Thomas Gleixner <tglx@xxxxxxxxxxxxx> writes:

> Bandan,
>
> On Mon, 19 Aug 2019, Bandan Das wrote:
>> Thomas Gleixner <tglx@xxxxxxxxxxxxx> writes:
>> > On Wed, 14 Aug 2019, Bandan Das wrote:
>> >> On a 32 bit RHEL6 guest with greater than 8 cpus, the
>> >> kdump kernel hangs when calibrating apic. This happens
>> >> because when apic initializes bigsmp, it also initializes LDR
>> >> even though it probably wouldn't be used.
>> >
>> > 'It probably wouldn't be used' is a not really a useful technical
>> > statement.
>> >
>> > Either it is used, then it needs to be handled. Or it is unused then why is
>> > it written in the first place?
>> >
>> > The bigsmp APIC uses physical destination mode because the logical flat
>> > model only supports 8 APICs. So clearly bigsmp_init_apic_ldr() is bogus and
>> > should be empty.
>> >
>>
>> Your note above is what I meant by "it probably wouldn't be used" because
>> I don't have much insight into the history behind why LDR is being initialized
>> in the first place. The only evidence I found is a comment in apic.c that states:
>> /*
>> * Intel recommends to set DFR, LDR and TPR before enabling
>> * an APIC. See e.g. "AP-388 82489DX User's Manual" (Intel
>> * document number 292116). So here it goes...
>> */
>
> The physflat stuff is documented in the SDM and in the APIC code
> (apic_flat_64.c):
>
> static void physflat_init_apic_ldr(void)
> {
> /*
> * LDR and DFR are not involved in physflat mode, rather:
> * "In physical destination mode, the destination processor is
> * specified by its local APIC ID [...]." (Intel SDM, 10.6.2.1)
> */
> }
>
> Why is LDR initialized in the bigsmp code? Probably histerical raisins and
> I'm just too tired to consult the history git trees for an answer.
>
>> That said, not initalizing the ldr in bigsmp_init_apic_ldr() should be
>> enough to fix this. Would you prefer that change instead ?
>
> That's surely something we want to get rid off. But for sanity sake we
> should clear LDR as well after understanding it completely.
>
>> >> When booting into kdump, KVM apic incorrectly reads the stale LDR
>> >> values from the guest while building the logical destination map
>> >> even for inactive vcpus. While KVM apic can be fixed to ignore apics
>> >> that haven't been enabled, a simple guest only change can be to
>> >> just clear out the LDR.
>> >
>> > This does not make much sense either. What has KVM to do with logical
>> > destination maps while booting the kdump kernel? The kdump kernel is not
>>
>> This is the guest kernel and KVM takes care of injecting the interrupt to
>> the right vcpu (recalculate_apic_map)() in lapic.c).
>
> Yeah. I know that KVM injects interrupts. Still that does not explain the
> issue properly.
>
> The point is that when the kdump kernel boots in the guest and uses logical
> destination mode then it will overwrite LDR _BEFORE_ the local APIC timer
> calibration takes place. So no, I'm not bying this. Just because it makes
It will but only for 1 cpu which is the boot cpu since kdump will usually be run with
nr_cpus=1.

> your problem disappear does not mean it's the proper explanation.
>
Let me try this again -
1. We boot a 16 vcpu guest, the guest kernel writes the LDR for the CPUs but
ofcourse, PhysFlat is always used.

2. We force a kdump crash - the kdump kernel boots with nr_cpus=1 but that does not
make KVM forget about the inactive vcpus. They are still in the vcpu list but not
active.

3. Before jumping into the kdump kernel, the guest kernel does not clear the LDR bits.
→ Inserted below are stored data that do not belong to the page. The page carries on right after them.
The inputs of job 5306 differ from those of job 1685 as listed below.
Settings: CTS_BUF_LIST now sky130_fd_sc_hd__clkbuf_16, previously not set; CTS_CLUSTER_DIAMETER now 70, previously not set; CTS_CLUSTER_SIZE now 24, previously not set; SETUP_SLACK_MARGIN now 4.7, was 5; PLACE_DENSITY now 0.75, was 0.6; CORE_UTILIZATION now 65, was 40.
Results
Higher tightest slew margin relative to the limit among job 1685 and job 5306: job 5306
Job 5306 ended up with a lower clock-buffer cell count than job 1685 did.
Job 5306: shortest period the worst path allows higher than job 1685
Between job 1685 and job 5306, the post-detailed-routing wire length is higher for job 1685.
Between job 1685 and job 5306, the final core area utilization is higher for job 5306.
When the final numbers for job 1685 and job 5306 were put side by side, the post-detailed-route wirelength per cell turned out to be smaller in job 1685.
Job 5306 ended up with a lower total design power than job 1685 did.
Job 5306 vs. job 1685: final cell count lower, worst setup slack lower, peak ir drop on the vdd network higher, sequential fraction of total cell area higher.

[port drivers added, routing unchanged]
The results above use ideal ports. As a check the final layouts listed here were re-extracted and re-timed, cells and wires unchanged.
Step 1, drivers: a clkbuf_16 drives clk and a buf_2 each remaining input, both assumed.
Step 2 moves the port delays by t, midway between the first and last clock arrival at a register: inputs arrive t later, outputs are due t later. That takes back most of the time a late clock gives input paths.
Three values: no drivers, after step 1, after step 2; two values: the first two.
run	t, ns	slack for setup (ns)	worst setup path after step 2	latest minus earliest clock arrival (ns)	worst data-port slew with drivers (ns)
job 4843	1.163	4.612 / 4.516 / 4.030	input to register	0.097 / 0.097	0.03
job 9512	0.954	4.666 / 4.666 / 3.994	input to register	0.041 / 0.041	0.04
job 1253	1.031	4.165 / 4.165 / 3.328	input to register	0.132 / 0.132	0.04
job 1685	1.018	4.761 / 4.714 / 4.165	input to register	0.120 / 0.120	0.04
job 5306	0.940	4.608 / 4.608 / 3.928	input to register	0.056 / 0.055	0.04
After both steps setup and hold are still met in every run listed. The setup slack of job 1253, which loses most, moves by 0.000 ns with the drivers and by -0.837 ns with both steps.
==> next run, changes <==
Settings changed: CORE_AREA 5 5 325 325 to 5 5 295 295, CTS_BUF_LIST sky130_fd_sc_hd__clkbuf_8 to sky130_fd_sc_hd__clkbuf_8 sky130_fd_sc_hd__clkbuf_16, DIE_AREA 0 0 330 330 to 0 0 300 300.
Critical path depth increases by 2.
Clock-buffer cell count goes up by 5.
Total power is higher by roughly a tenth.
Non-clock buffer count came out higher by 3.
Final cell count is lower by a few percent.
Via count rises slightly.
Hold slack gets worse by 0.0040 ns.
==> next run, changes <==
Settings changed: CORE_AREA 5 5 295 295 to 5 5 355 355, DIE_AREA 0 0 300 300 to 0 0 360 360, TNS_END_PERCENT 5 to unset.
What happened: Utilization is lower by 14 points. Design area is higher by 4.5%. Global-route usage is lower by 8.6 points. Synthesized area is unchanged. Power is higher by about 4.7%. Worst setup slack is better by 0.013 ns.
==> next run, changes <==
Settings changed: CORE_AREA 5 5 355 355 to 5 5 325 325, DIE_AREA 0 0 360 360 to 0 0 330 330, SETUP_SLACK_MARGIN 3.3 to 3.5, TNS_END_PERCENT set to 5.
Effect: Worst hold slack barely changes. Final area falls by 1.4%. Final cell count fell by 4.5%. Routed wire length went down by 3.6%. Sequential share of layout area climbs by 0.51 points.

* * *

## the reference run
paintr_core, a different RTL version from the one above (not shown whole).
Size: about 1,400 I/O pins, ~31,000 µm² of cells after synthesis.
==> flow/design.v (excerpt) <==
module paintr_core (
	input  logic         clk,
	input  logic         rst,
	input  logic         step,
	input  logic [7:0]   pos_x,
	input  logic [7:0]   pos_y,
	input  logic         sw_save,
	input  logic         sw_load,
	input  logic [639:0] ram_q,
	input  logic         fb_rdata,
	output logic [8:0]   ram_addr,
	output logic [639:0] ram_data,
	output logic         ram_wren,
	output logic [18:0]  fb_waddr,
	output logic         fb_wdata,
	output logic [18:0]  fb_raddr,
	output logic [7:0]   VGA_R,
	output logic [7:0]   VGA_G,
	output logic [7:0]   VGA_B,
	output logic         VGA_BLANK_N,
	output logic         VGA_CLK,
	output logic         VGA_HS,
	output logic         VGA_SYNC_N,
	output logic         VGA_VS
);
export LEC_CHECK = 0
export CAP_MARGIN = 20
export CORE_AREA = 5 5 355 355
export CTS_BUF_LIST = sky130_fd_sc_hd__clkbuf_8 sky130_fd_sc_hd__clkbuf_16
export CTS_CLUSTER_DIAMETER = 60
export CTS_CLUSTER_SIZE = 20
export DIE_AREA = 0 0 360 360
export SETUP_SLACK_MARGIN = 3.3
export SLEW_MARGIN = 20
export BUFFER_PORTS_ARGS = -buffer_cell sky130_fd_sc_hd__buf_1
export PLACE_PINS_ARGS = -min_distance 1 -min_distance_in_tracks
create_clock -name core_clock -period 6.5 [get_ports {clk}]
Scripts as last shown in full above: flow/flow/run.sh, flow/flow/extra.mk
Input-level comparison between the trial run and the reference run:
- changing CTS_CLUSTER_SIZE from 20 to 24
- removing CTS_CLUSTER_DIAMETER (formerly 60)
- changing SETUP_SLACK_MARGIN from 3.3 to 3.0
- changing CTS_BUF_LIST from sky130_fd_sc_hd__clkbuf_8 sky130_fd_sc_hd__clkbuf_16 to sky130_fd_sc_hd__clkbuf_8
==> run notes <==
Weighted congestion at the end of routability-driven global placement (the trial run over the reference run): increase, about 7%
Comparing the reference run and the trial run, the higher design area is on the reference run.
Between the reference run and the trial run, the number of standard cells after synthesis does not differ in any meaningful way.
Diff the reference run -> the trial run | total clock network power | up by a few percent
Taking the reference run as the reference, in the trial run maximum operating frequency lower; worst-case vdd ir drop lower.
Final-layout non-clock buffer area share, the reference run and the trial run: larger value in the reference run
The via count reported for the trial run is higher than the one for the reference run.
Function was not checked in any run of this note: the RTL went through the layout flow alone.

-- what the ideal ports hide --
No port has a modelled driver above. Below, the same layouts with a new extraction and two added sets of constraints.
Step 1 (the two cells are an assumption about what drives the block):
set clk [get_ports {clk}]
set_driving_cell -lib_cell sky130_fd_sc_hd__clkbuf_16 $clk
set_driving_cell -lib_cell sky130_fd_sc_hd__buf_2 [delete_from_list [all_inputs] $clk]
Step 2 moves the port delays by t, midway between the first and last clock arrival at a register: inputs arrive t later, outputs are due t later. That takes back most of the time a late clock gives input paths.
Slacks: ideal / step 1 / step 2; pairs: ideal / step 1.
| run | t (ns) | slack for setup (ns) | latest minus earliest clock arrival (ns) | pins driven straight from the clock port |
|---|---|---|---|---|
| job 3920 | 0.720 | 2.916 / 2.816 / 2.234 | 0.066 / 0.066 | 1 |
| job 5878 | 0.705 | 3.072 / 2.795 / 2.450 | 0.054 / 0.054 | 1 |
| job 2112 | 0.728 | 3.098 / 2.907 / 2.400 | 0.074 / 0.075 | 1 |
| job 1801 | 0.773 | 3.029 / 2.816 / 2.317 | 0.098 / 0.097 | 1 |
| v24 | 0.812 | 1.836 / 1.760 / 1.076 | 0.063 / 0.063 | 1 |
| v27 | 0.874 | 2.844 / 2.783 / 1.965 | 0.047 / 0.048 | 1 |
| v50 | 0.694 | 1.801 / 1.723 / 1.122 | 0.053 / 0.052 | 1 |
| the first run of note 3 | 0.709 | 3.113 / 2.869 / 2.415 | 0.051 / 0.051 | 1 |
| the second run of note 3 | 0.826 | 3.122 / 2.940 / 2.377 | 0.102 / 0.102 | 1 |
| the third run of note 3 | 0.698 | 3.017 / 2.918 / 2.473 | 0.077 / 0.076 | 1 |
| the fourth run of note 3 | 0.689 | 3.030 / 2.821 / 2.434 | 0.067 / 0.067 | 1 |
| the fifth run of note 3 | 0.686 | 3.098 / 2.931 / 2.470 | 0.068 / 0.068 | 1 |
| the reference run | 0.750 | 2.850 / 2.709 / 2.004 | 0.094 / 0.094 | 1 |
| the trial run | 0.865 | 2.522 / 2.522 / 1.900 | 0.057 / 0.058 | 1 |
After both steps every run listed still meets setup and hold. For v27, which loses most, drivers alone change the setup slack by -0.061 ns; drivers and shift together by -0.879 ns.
From an optimization exercise on the open Yosys and OpenROAD flow, aimed at small area and a short achievable clock period; shortcuts taken in it are not production practice. The RTL was checked by simulation tests, not by an equivalence proof against the original design. Power and IR drop assume default switching activity.

==> flow/design.v (excerpt) <==
module vi_exe(
input		clk_i,
input		rsn_i,
input		kill_i,
input	[31:0]	instr_i,
input	[31:0]	pc_i,
input	[31:0]	data_a_i,
input	[31:0]	data_b_i,
input	[4:0]	write_addr_i,
input		int_write_enable_i,
output	[31:0]	exe_result_o,
output		exe_illegal_o,
output	[4:0]	mult_wr_en_o,
output	[24:0]	mult_addr_o,
output	[31:0]	mult5_data_o,
output	[31:0]	mult5_instr_o,
output	[31:0]	mult5_pc_o);
wire clr = !rsn_i || kill_i;
wire	[31:0]	d_x, d_y;
wire		d_sub, d_eq, d_sum, d_br, d_sll, d_sys, d_mul, d_illegal;
alu_decode alu_decode(
	.instr_i	(instr_i),
	.pc_i		(pc_i),
	.data_a_i	(data_a_i),
	.data_b_i	(data_b_i),
	.x_o		(d_x),
	.y_o		(d_y),
	.sub_o		(d_sub),
	.eq_o		(d_eq),
	.sum_o		(d_sum),
	.br_o		(d_br),
	.sll_o		(d_sll),
	.sys_o		(d_sys),
	.mul_o		(d_mul),
	.illegal_o	(d_illegal)
);
wire		mul_f3 = instr_i[14:12] == 3'b000;
wire	[32:0]	b_ext = {data_b_i, 1'b0};
wire	[15:0]	d_booth_one, d_booth_two, d_booth_neg;
genvar gj;
generate
	for (gj = 0; gj < 16; gj = gj + 1) begin : booth_enc
		assign d_booth_one[gj] = mul_f3 & (b_ext[2*gj+1] ^ b_ext[2*gj]);
		assign d_booth_two[gj] = mul_f3 & ((b_ext[2*gj+2] & ~b_ext[2*gj+1] & ~b_ext[2*gj]) |
		                                   (~b_ext[2*gj+2] & b_ext[2*gj+1] & b_ext[2*gj]));
		assign d_booth_neg[gj] = mul_f3 & b_ext[2*gj+2] & ~(b_ext[2*gj+1] & b_ext[2*gj]);
	end
endgenerate
reg	[31:0]	exe_instruction;
reg	[31:0]	exe_pc;
reg	[31:0]	exe_x;
reg	[31:0]	exe_y;
reg	[4:0]	exe_write_addr;
reg		exe_valid;
reg		exe_sub, exe_eq;
reg		exe_sum, exe_br, exe_sll, exe_sys, exe_mul_we, exe_ill;
reg	[15:0]	exe_booth_one, exe_booth_two, exe_booth_neg;
always @(posedge clk_i)
begin
	exe_instruction <= instr_i;
	exe_pc <= pc_i;
	exe_x <= d_x;
	exe_y <= d_y;
	exe_write_addr <= write_addr_i;
	exe_booth_one <= d_booth_one;
	exe_booth_two <= d_booth_two;
  ...
==> flow/config.mk <==
export PLATFORM = sky130hd
export DESIGN_NAME = vi_exe
export DESIGN_NICKNAME = vi_exe
export VERILOG_FILES = /design/flow/design.v
export SDC_FILE = /design/flow/constraint.sdc
export NUM_CORES = 4
export LEC_CHECK = 0
export CAP_MARGIN = 20
export CORE_MARGIN = 2
export CORE_UTILIZATION = 40
export CTS_CLUSTER_DIAMETER = 80
export CTS_CLUSTER_SIZE = 28
export SLEW_MARGIN = 20
export SYNTH_HIERARCHICAL = 1
==> flow/constraint.sdc <==
create_clock -name core_clock -period 10.0 [get_ports {clk_i}]
set_input_delay 2.0000 -clock core_clock [delete_from_list [all_inputs] [get_ports {clk_i}]]
set_output_delay 2.0000 -clock core_clock [all_outputs]
set_load 0.01 [all_outputs]
standard.sh (not shown) runs the stock make flow with config.mk's settings and CLKGATE_MAP_FILE= SYNTH_SCRIPT=/design/flow/synth_recipe.tcl, a recipe that flattens the netlist after the stock synthesis.
==> flow/flow/run.sh <==
#!/bin/bash
set -euo pipefail
export SETUP_SLACK_MARGIN=6.8
export PRE_GLOBAL_PLACE_TCL="$PWD/flow/ports.tcl"
export BUFFER_PORTS_ARGS="-inputs -buffer_cell sky130_fd_sc_hd__buf_1"
bash standard.sh > standard.log 2>&1
==> flow/flow/ports.tcl <==
# Run before global placement: buffer the outputs with buf_2 here; the flow's
# own buffer_ports call (BUFFER_PORTS_ARGS) then buffers the inputs with buf_1.
buffer_ports -outputs -buffer_cell sky130_fd_sc_hd__buf_2
The baseline went through all stages and came out clean.
Edit:
==> flow/flow/run.sh (replaced) <==
#!/bin/bash
set -euo pipefail
export SETUP_SLACK_MARGIN=6.8
export POST_GLOBAL_PLACE_TCL="$PWD/flow/ports.tcl"
export BUFFER_PORTS_ARGS="-buffer_cell sky130_fd_sc_hd__buf_2"
bash standard.sh > standard.log 2>&1
==> flow/flow/ports.tcl (replaced) <==
# Run after global placement (POST_GLOBAL_PLACE_TCL): the flow's buffer_ports
# gave every port a buf_2; the input ports' buffers become buf_1 (the
# resizer may size them up again where timing needs it).
foreach inst [get_cells input*] {
  if {[get_property [get_lib_cells -of_objects $inst] name] == "sky130_fd_sc_hd__buf_2"} {
    replace_cell $inst sky130_fd_sc_hd__buf_1
  }
}
Settings changed: CAP_MARGIN 20 to 5, SLEW_MARGIN 20 to 5.
Result:
- The changed run ran to the end with no violations
- power fell by 0.83%
- setup slack is about the same
- synthesized area is unchanged
- non-clock buffer count increases by 164
- die area stays the same
- via count came out higher by 2.5%
- final cell count climbs by 4.0%
- cell area grows by 1.9%
- combinational power increases by about 6%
4. In the kdump kernel, the guest only overwrites the LDR for the boot cpu i.e from
KVM's point of view, the stale LDR values are still around for the inactive vcpus.

5. recalculate_apic_map() in its previous form (before the kvm patch linked above) did
not check whether the virtual apic is actually enabled; rather, if it finds any value in
the LDR, it will keep the cpu in the mapping table it maintains. However, it makes the
assumption that only one bit in the LDR is set which is not true for bigsmp_init_apic_ldr() -
the way it initializes the LDR, multiple bits can be set! Since recalculate_apic_map uses
ffs() it just checks for the first set bit and assumes that other bits are set and potentially
overwrites and existing entry.

For example, let's assume the kdump kernel boots on CPU 1. So, in recalculate_apic_map(),
mask is 1 and ffs(mask) - 1 is 0 and so, cluster[ffs(mask) - 1] = apic; writes 1 to
cluster[0]. When iterating through all the vcpus, the next in line is vcpu2 which still has
a stale LDR value. So, the function will again incorrectly overwrite cluster[0] = 2. Since 2
is inactive, the timer calibration interrupt ends up nowhere.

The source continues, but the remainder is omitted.